Dataset entries:
[Start of section]

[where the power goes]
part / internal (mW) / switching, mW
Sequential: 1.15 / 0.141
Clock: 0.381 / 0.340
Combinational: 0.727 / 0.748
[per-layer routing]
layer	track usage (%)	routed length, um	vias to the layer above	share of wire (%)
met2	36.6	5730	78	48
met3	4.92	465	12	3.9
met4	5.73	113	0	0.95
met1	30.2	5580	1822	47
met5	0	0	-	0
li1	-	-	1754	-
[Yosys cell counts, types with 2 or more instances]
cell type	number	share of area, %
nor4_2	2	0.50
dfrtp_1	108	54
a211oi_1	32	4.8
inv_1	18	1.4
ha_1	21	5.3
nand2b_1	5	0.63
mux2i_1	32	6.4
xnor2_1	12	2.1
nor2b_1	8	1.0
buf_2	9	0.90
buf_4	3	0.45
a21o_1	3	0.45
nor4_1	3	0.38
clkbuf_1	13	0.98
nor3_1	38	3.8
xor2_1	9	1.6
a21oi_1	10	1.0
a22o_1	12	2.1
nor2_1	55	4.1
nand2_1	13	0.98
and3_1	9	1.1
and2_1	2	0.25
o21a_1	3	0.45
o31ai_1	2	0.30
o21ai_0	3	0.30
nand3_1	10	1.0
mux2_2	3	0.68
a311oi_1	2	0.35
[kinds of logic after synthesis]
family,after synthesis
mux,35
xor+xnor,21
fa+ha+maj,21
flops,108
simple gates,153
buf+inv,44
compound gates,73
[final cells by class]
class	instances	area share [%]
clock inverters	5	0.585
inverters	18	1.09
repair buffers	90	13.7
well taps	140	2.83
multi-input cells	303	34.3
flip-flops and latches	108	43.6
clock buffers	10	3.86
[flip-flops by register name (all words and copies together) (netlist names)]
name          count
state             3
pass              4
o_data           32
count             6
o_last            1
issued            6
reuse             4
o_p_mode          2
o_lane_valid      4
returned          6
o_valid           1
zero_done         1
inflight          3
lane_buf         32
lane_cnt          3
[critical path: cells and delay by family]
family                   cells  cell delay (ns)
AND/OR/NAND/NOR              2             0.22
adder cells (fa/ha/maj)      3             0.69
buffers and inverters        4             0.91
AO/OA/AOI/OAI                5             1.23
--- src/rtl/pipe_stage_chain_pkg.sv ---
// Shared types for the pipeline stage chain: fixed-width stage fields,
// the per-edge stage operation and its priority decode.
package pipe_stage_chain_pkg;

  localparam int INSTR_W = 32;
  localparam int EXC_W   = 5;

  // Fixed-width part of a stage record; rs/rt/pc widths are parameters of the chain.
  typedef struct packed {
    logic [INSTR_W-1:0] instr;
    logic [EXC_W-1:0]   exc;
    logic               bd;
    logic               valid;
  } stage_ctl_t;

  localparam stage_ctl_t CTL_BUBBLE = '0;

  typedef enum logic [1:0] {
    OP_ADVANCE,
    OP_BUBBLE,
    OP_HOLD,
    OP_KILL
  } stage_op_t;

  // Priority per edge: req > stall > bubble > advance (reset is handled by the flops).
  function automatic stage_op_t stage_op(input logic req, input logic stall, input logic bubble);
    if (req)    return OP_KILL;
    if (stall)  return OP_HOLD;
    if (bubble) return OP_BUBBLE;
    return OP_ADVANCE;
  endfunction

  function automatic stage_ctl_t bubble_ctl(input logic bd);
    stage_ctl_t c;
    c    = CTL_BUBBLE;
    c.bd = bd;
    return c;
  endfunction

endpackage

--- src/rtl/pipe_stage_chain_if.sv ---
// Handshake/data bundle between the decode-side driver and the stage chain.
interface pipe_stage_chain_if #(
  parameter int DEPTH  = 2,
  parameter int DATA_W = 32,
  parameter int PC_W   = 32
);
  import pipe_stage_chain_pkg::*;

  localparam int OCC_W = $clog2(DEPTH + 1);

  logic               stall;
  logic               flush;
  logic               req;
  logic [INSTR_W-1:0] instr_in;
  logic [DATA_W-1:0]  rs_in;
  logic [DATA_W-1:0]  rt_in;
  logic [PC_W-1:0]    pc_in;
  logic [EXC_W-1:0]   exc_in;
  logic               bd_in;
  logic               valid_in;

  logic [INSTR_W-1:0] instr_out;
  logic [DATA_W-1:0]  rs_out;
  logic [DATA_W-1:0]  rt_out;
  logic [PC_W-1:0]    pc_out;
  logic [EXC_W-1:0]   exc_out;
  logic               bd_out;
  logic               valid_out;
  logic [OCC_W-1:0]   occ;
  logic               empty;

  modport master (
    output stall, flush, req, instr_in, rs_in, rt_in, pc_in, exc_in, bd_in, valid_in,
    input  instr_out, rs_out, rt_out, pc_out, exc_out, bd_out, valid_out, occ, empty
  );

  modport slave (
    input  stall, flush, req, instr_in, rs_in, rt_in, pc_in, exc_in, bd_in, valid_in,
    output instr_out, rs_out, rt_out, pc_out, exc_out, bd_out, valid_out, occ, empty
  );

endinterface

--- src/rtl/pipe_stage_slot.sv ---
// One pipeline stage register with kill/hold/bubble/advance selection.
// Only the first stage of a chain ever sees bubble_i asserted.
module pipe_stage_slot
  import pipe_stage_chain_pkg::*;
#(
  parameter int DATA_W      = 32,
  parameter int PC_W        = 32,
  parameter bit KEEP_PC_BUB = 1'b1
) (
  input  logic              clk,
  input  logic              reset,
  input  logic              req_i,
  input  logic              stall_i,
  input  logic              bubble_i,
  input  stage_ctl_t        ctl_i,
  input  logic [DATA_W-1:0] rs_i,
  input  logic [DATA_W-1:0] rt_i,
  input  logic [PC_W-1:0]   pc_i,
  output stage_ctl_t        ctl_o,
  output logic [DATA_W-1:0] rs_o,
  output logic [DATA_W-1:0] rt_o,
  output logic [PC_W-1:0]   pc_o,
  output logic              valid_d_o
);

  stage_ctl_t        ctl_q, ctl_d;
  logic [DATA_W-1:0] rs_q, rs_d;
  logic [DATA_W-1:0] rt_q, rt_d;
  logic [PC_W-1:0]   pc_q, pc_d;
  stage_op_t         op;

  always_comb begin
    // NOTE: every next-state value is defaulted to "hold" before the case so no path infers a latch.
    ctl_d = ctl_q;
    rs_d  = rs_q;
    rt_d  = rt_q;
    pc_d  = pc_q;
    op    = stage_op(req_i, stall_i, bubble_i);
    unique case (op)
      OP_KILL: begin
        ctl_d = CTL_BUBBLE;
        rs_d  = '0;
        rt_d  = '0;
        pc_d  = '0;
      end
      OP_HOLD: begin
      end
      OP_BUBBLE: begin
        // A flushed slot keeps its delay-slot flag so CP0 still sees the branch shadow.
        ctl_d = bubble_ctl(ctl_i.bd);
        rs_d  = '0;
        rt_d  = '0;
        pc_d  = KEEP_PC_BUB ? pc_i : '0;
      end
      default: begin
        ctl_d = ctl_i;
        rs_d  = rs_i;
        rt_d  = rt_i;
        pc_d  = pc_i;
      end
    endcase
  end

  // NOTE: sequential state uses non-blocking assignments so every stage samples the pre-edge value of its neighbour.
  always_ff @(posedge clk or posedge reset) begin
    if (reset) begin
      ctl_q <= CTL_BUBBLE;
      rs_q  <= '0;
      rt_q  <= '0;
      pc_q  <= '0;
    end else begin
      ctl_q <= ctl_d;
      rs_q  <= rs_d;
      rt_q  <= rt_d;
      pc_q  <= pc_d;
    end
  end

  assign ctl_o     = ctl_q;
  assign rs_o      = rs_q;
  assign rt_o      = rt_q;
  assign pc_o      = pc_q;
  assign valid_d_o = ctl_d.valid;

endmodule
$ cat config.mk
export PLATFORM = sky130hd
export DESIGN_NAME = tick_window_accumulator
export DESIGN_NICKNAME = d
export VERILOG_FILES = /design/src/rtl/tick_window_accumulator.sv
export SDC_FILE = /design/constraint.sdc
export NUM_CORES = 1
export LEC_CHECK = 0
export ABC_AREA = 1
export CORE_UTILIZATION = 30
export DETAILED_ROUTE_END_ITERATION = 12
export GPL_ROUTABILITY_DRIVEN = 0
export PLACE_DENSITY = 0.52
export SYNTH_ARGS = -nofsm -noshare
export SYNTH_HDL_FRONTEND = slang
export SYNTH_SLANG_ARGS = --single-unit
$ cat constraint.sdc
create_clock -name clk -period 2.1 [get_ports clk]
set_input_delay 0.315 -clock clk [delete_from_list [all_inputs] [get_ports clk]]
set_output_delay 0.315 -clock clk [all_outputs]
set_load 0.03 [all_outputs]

[End of section]

Scan the records above for the string "layer", then report every line that contains it.

Finished exercise »
[per-layer routing]
layer	track usage (%)	routed length, um	vias to the layer above	share of wire (%)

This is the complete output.